Patches are derived from PatchImporter, often using the easier interface provided by PatchSimple. To create a patch, you need to specify the module name, the input and output functions, and the argument referencing the file path.

Simple patches

Because most of the complexity is hidden away, the actual code to wrap a module is fairly simple. Using PatchSimple, the patch for numpy looks like:

 1
 2
 3
 4
 5
 6
 7
 8
 9
10
11
12
13
14
15
16
17
18
19
20
21
22
23
24
25
26
from .PatchSimple import PatchSimple
from .log import log_input, log_output, add_module_to_db
from recipyCommon.utils import create_wrapper

# Inherit from PatchSimple
class PatchNumpy(PatchSimple):
  # Specify the full name of the module
  modulename = 'numpy'

  # List functions that are involved in input/output
  # these can be anything that can go after "modulename."
  # so they could be something like "pyplot.savefig" for example
  input_functions = ['genfromtxt', 'loadtxt', 'load', 'fromfile']
  output_functions = ['save', 'savez', 'savez_compressed', 'savetxt']

  # Define the functions that will be used to wrap the input/output
  # functions.
  # In this case we are calling the log_input function to log it to
  # the DB and we are giving it the 0th argument from the function
  # (because all of the functions above take the filename as the
  # 0th argument), and telling it that it came from numpy.
  input_wrapper = create_wrapper(log_input, 0, 'numpy')
  output_wrapper = create_wrapper(log_output, 0, 'numpy')

  # Add the module to the database, so we can list it.
  add_module_to_db(modulename, input_functions, output_functions)

First, we import the required functionality (lines 1-3).
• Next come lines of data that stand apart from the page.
==> run a: inputs <==
==> flow/design.v <==
module adc_mul                   
(
    input  logic         clk_i,                                                
    input  logic         rst_i,                                                
    input  logic [11:0]  x_i,                                                  
    input  logic [11:0]  y_i,                                                  
    input  logic [11:0]  z_i,                                                  
    output logic [11:0]  fp_o                                                  
); 
    logic [31:0]    x_fp;                                                        
    logic [31:0]    y_fp;                                                        
    logic [31:0]    z_fp;                                                        
    logic [31:0]    mul_o_fp;                                                    
    logic [31:0]    div_o_fp;                                                    
    logic [31:0]    x_ffp;                                                       
    fixed_to_float converter1 (	
								.clk_i	    (clk_i) ,
								.rst_i	    (rst_i) ,
                                .fixed_in   (x_i)  ,
                                .float_out  (x_fp)  
                               );    
    fixed_to_float converter2 (
	 							.clk_i	    (clk_i) ,
								.rst_i	    (rst_i) ,
                                .fixed_in   (y_i)   ,
                                .float_out  (y_fp)  
                              );
    fixed_to_float converter3 (
	 							.clk_i      (clk_i) ,
								.rst_i		(rst_i) ,
                                .fixed_in   (z_i)   ,
                                .float_out  (z_fp)  
                              );
    qdiv_f div1 (
		.clk_i		    (clk_i)		    ,
		.rst_i			(rst_i)		    ,
        .a_i            (y_fp)          ,
        .b_i            (z_fp)          ,
        .result_o       (div_o_fp)
    );
    always_ff @( posedge clk_i or posedge rst_i ) begin 
        if(rst_i)begin
            x_ffp <= '0;
        end
        else  begin
            x_ffp <= x_fp;
        end
    end    
    qmul_f mul1 (
		.clk_i 	    	(clk_i)			,
		.rst_i   		(rst_i)		    ,
        .a_i            (x_ffp)         ,
        .b_i            (div_o_fp)      ,
        .result_o       (mul_o_fp)
    );
    float_to_fixed converter4 (	
								.clk_i 		    (clk_i)		     ,
								.rst_i			(rst_i)			 ,
                                .float_input    (mul_o_fp)       ,
                                .fixed_out      (fp_o)
                              );
endmodule
module fixed_to_float ( 
                            input  logic        clk_i       ,
                            input  logic        rst_i       ,
                            input  logic [11:0] fixed_in    ,                                    
                            output logic [31:0] float_out                                        
                      );
    logic [7:0]  exponent;                                                                       
    logic [22:0] mantissa;                                                                       
    logic [11:0] temp_fixed;                                                                     
    logic [4:0]  leading_zeros;                                                                  
    always_comb begin
        temp_fixed = 12'b0;         
        leading_zeros = 5'b0;
        exponent = 8'b0;
        mantissa = 23'b0;
        if (fixed_in == 12'b0) begin
            leading_zeros = 5'd12;                                                                 
        end else begin
    if (fixed_in[11:6] != 6'b000000) begin
        if (fixed_in[11:9] != 3'b000)
            leading_zeros = (fixed_in[11]) ? 5'd0 : (fixed_in[10]) ? 5'd1 : 5'd2;
        else
            leading_zeros = (fixed_in[8]) ? 5'd3 : (fixed_in[7]) ? 5'd4 : 5'd5;
    end else begin
        if (fixed_in[5:3] != 3'b000)
            leading_zeros = (fixed_in[5]) ? 5'd6 : (fixed_in[4]) ? 5'd7 : 5'd8;
        else
            leading_zeros = (fixed_in[2]) ? 5'd9 : (fixed_in[1]) ? 5'd10 : 5'd11;
    end
        end
        if (fixed_in != 0) begin
            exponent = 8'd127 + (5'd11 - leading_zeros);
            temp_fixed = fixed_in << leading_zeros;                                            
            mantissa = temp_fixed[10:0] << 23'd12;    
        end
    end
    always_ff @( posedge clk_i or posedge rst_i ) begin 
        if  (rst_i) begin
            float_out <= 32'b0;
        end
        else  begin
            float_out <=  {1'b0, exponent, mantissa};                                                   
        end
    end
endmodule
 module qdiv_f #(
    parameter I = 9,
    parameter F = 23,
    parameter bias = 8'd127
)
(
    input  logic             clk_i,
    input  logic             rst_i,
    input  logic [(I+F-1):0] a_i,                                                
    input  logic [(I+F-1):0] b_i,                                                
    output logic [(I+F-1):0] result_o                                            
);
    logic                 sign_a;
    logic   [(I-2):0]     exp_a;
    logic   [(F-1):0]     mant_a;
    logic   [F:0]         mant_a_extended;
    logic                 sign_b;
    logic   [(I-2):0]     exp_b;
    logic   [(F-1):0]     mant_b;
    logic   [F:0]         mant_b_extended;
    logic                 result_sign;
    logic   [(I-2):0]     exp_diff;
    logic   [(2*F)+1:0]   mant_quotient;                                         
    logic   [(F-1):0]     result_mant;
    logic   [(I-2):0]     result_exp;
    logic   [(I+F-1):0]   result;
    logic   [(I+F-1):0] zero_result, infinity_result, NaN;
    assign zero_result     = {result_sign, 31'b0};                               
    assign infinity_result = {result_sign, 8'b11111111, 23'b0};                  
    assign NaN             = 32'h7FC00000;                                       
    assign sign_a          = a_i[(I+F-1)];
    assign exp_a           = a_i[(I+F-2):F];
    assign mant_a          = a_i[(F-1):0];
    assign mant_a_extended = (exp_a == 0) ? {1'b0, mant_a} : {1'b1, mant_a};
    assign sign_b          = b_i[(I+F-1)];
    assign exp_b           = b_i[(I+F-2):F];
    assign mant_b          = b_i[(F-1):0];
    assign mant_b_extended = (exp_b == 0) ? {1'b0, mant_b} : {1'b1, mant_b};
    assign result_sign = sign_a ^ sign_b;
    always_comb begin
        exp_diff = '0;
        mant_quotient = '0;                                        
        result_mant = '0;
        result_exp = '0;
        if (exp_a == 0 && mant_a == 0 && exp_b == 0 && mant_b == 0) begin
            result = NaN;
        end else if (exp_a == 0 && mant_a == 0) begin
            result = zero_result;
        end else if (exp_b == 0 && mant_b == 0) begin
            result = infinity_result;
        end else if (exp_a == 8'b11111111 || exp_b == 8'b11111111) begin
            if (exp_a == 8'b11111111 && exp_b == 8'b11111111) begin
                result = NaN;                                                    
            end else begin
                result = infinity_result;                                        
            end
        end else begin
            exp_diff = exp_a - exp_b + bias;
            mant_quotient = {mant_a_extended, {(F+1){1'b0}}} / mant_b_extended;    
            if (mant_quotient[F+1]) begin
                result_mant = mant_quotient[F:1];                                
                result_exp = exp_diff;                                           
            end else begin
                result_mant = mant_quotient[F-1:0];                              
                result_exp = exp_diff - 8'd1;                                    
            end
            if (result_exp >= 8'b11111111) begin         
                result = infinity_result;                                        
            end else if (result_exp <= 0) begin     
                result = zero_result;                                            
            end else begin
                result = {result_sign, result_exp, result_mant};                 
            end
        end
    end
    always_ff @( posedge clk_i or posedge rst_i ) begin 
        if (rst_i) begin
            result_o    <=   '0;            
        end
        else begin
            result_o    <=   result;
        end
    end
endmodule
module qmul_f #(
    parameter I     = 9,                                                                                            
    parameter F     = 23,                                                                                           
    parameter bias  = 8'd127                                                                                           
)(
    input  logic             clk_i,                                                                                 
    input  logic             rst_i,
    input  logic [(I+F-1):0] a_i,                                                                                   
    input  logic [(I+F-1):0] b_i,                                                                                   
    output logic [(I+F-1):0] result_o                                                                               
);
    logic sign_a;
    logic [(I-2):0] exp_a;
    logic [(F-1):0] mant_a;
    logic [F:0]     mant_a_extended;
    logic sign_b;
    logic [(I-2):0] exp_b;
    logic [(F-1):0] mant_b;
    logic [F:0]     mant_b_extended;
    logic               result_sign;
    logic [(I-2):0]     exp_sum;                                                                                     
    logic [(F*2)+1:0]   mant_product;                                                                                
    logic [(F-1):0]     result_mant;
    logic [(I-2):0]     result_exp;
    logic [(I+F-1):0]   result;
    logic [(I+F-1):0] zero_result, infinity_result, NaN;
    assign zero_result     = {1'b0, {(I+F-1){1'b0}}};                                                                
    assign infinity_result = {1'b0, 8'b11111111, {F{1'b0}}};                                                        
    assign NaN             = {1'b0, 8'b11111111, 23'b10000000};                                                      
    assign sign_a          = a_i[(I+F-1)];
    assign exp_a           = a_i[(I+F-2):F];
    assign mant_a          = a_i[(F-1):0];
    assign mant_a_extended = (exp_a == 0) ? {1'b0, mant_a} : {1'b1, mant_a};                                         
    assign sign_b          = b_i[(I+F-1)];
    assign exp_b           = b_i[(I+F-2):F];
    assign mant_b          = b_i[(F-1):0];
    assign mant_b_extended = (exp_b == 0) ? {1'b0, mant_b} : {1'b1, mant_b};                                         
    assign result_sign = sign_a ^ sign_b;
    always_comb begin
        exp_sum = '0;
        mant_product = '0;
        result_mant = '0;
        result_exp = '0;
        if ((exp_a == 0 && mant_a == 0) || (exp_b == 0 && mant_b == 0)) begin
            result = zero_result;                                                                                    
        end 
        else if ((exp_a == 8'b11111111 && mant_a == 0) || (exp_b == 8'b11111111 && mant_b == 0)) begin
            result = infinity_result;                                                                                
        end 
        else if ((exp_a == 8'b11111111 && mant_a != 0) || (exp_b == 8'b11111111 && mant_b != 0)) begin
            result = NaN;                                                                                            
        end 
        else begin
            exp_sum = exp_a + exp_b - bias;
            mant_product = mant_a_extended * mant_b_extended;
            if (mant_product[(2*F) + 1]) begin
                result_mant = mant_product[(2*F):(F+1)];                                                               
                result_exp = exp_sum + 8'd1;                                                                            
            end 
            else begin
                result_mant = mant_product[(2*F)-1:F];                                                               
                result_exp = exp_sum;                                                                                
            end
            if (result_exp >= 8'b11111111) begin
                result = infinity_result;                                                                            
            end 
            else if (result_exp <= 0) begin
                result = zero_result;                                                                                
            end 
            else begin
                result = {result_sign, result_exp, result_mant};                                                     
            end
        end
    end
    always_ff @( posedge clk_i or posedge rst_i ) begin
        if (rst_i) 
            result_o    <=   '0;
        else
            result_o    <=   result;
    end 
endmodule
In addition to PatchSimple, we need functions that do the actual logging (log_input() and log_output()), write details about the module to the database (add_module_to_db()), and a function to create wrappers (create_wrapper()). Next, we define a class for the patch that inherits from PatchSimple (line 6). In this class, we need to define the module name (line 8), and the input and output functions (line 13 and 14). Because the patches rely on class attributes, it is important to use the variable names specified in the example code. Then, we need to define the input and output wrapper (line 22 and 23). The wrappers are created using a predefined function, that needs as inputs a logging function (i.e., log_input() or log_output()), the index of the argument that specifies the file path in the input or output function, and the name of the module. Finally, the module is added to the database (line 26).

Enabling a patch

Patch objects for specific modules can be found in PatchBaseScientific and PatchScientific. To enable a new patch, one more step is required; the constructor of the new object should be called inside multiple_insert(). This function is called at the bottom of PatchBaseScientific and PatchScientific.
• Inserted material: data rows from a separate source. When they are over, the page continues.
// ALU
module ALU(
    clk,
    rst_n,
    valid,
    ready,
    mode,
    in_A,
    in_B,
    out
);
    input         clk, rst_n;
    input         valid;
    input  [1:0]  mode;  
    output        ready;
    input  [31:0] in_A, in_B;
    output [63:0] out;
    parameter IDLE = 3'd0;
    parameter MUL  = 3'd1;
    parameter DIV  = 3'd2;
    parameter AND  = 3'd3;
    parameter AVG  = 3'd4;
    parameter OUT  = 3'd5;
    reg  [ 2:0] state, state_nxt;
    reg  [ 4:0] counter, counter_nxt;
    reg  [64:0] shreg, shreg_nxt;  
    reg  [31:0] alu_in, alu_in_nxt;
    reg  [32:0] alu_out;
    reg         ready_;
    assign ready = ready_;
    assign out = shreg[63:0];
    always @(*) begin
        case(state)
            IDLE: begin
                if (valid) 
                    case (mode)
                        0 : state_nxt = MUL;
                        1 : state_nxt = DIV;
                        2 : state_nxt = AND;
                        3 : state_nxt = AVG;
                    endcase
                else state_nxt = IDLE;
            end
            MUL : state_nxt = (counter != 31) ? MUL : OUT;
            DIV : state_nxt = (counter != 31) ? DIV : OUT;
            AND : state_nxt = OUT;
            AVG : state_nxt = OUT;
            OUT : state_nxt = IDLE;
  ...
For scale: ~130 I/O pins, roughly 12000 um^2 of cells after synthesis.
clock: 7.35 ns
lec_check: 0
cap_margin: 20
cell_pad_in_sites_detail_placement: 1
core_aspect_ratio: 0.63
core_margin: 2
core_utilization: 39
cts_cluster_diameter: 256
cts_cluster_size: 60
gpl_timing_driven: 0
setup_slack_margin: 0.8
slew_margin: 40
tns_end_percent: 30
run.sh (not shown) runs the stock make flow with config.mk's settings and CLKGATE_MAP_FILE=.
Next try:
CELL_PAD_IN_SITES_DETAIL_PLACEMENT = not set   (was 1)
CORE_ASPECT_RATIO = not set   (was 0.63)
CORE_UTILIZATION = 40   (was 39)
CTS_CLUSTER_DIAMETER = not set   (was 256)
CTS_CLUSTER_SIZE = not set   (was 60)
GPL_TIMING_DRIVEN = not set   (was 0)
SETUP_SLACK_MARGIN = not set   (was 0.8)
SLEW_MARGIN = 20   (was 40)
TNS_END_PERCENT = not set   (was 30)
clock period = 10.0 ns   (was 7.35 ns; I/O delays follow)
After rerunning: Global-route usage drops by 8.2 points; cell count goes down by 8.6%; area after synthesis does not change; final area shrinks by 5.4%; clock skew barely changes.
Next try:
ABC_AREA = 1   (was not set)
CORE_UTILIZATION = 36   (was 40)
CTS_CLUSTER_DIAMETER = 388   (was not set)
CTS_CLUSTER_SIZE = 56   (was not set)
GPL_ROUTABILITY_DRIVEN = 0   (was not set)
The new run completed with no timing, DRC or antenna violations.
Register-to-register slack gains 1300 ps.
Synthesized area goes up by about 20%.
Cell count increases by 58%.
Total power fell by 4.3%.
Patching more complex modules

Most of the patched modules are based on PatchSimple. However, some modules require more complexity. Some modules, e.g., netcdf4-python, use a file open like method for reading and writing files; the method called is the same, and whether the file is read or written depends on arguments:

1
2
3
4
from netCDF4 import Dataset

ds = Dataset('test.nc', 'r')  # read test.nc
ds = Dataset('test.nc', 'w')  # write test.nc

For this situation a different patch type and wrapper creation function are available: PatchFileOpenLike in combination with create_argument_wrapper().

The complete code example (PatchNetCDF4):

 1
 2
 3
 4
 5
 6
 7
 8
 9
10
11
12
13
from .PatchFileOpenLike import PatchFileOpenLike
from .log import log_input, log_output, add_module_to_db
from recipyCommon.utils import create_argument_wrapper

class PatchNetCDF4(PatchFileOpenLike):
  modulename = 'netCDF4'

  functions = ['Dataset']

  wrapper = create_argument_wrapper(log_input, log_output, 0, 'mode', 'ra',
                                    'aw', 'r', 'netCDF4')

  add_module_to_db(modulename, functions, functions)

Another instance where it isn’t possible to use PatchSimple is when not all input or output functions have the file path in the same position. For example, xarray has three functions for writing files, i.e., to_netcdf(), to_netcdf(), and save_mfdataset(). For to_netcdf() and to_netcdf(), the file paths are argument 0, as in the previous examples. However, the argument for the file paths of save_mfdataset() (it is a method for writing multiple files at once) is 1. With PatchSimple there is no way to represent this.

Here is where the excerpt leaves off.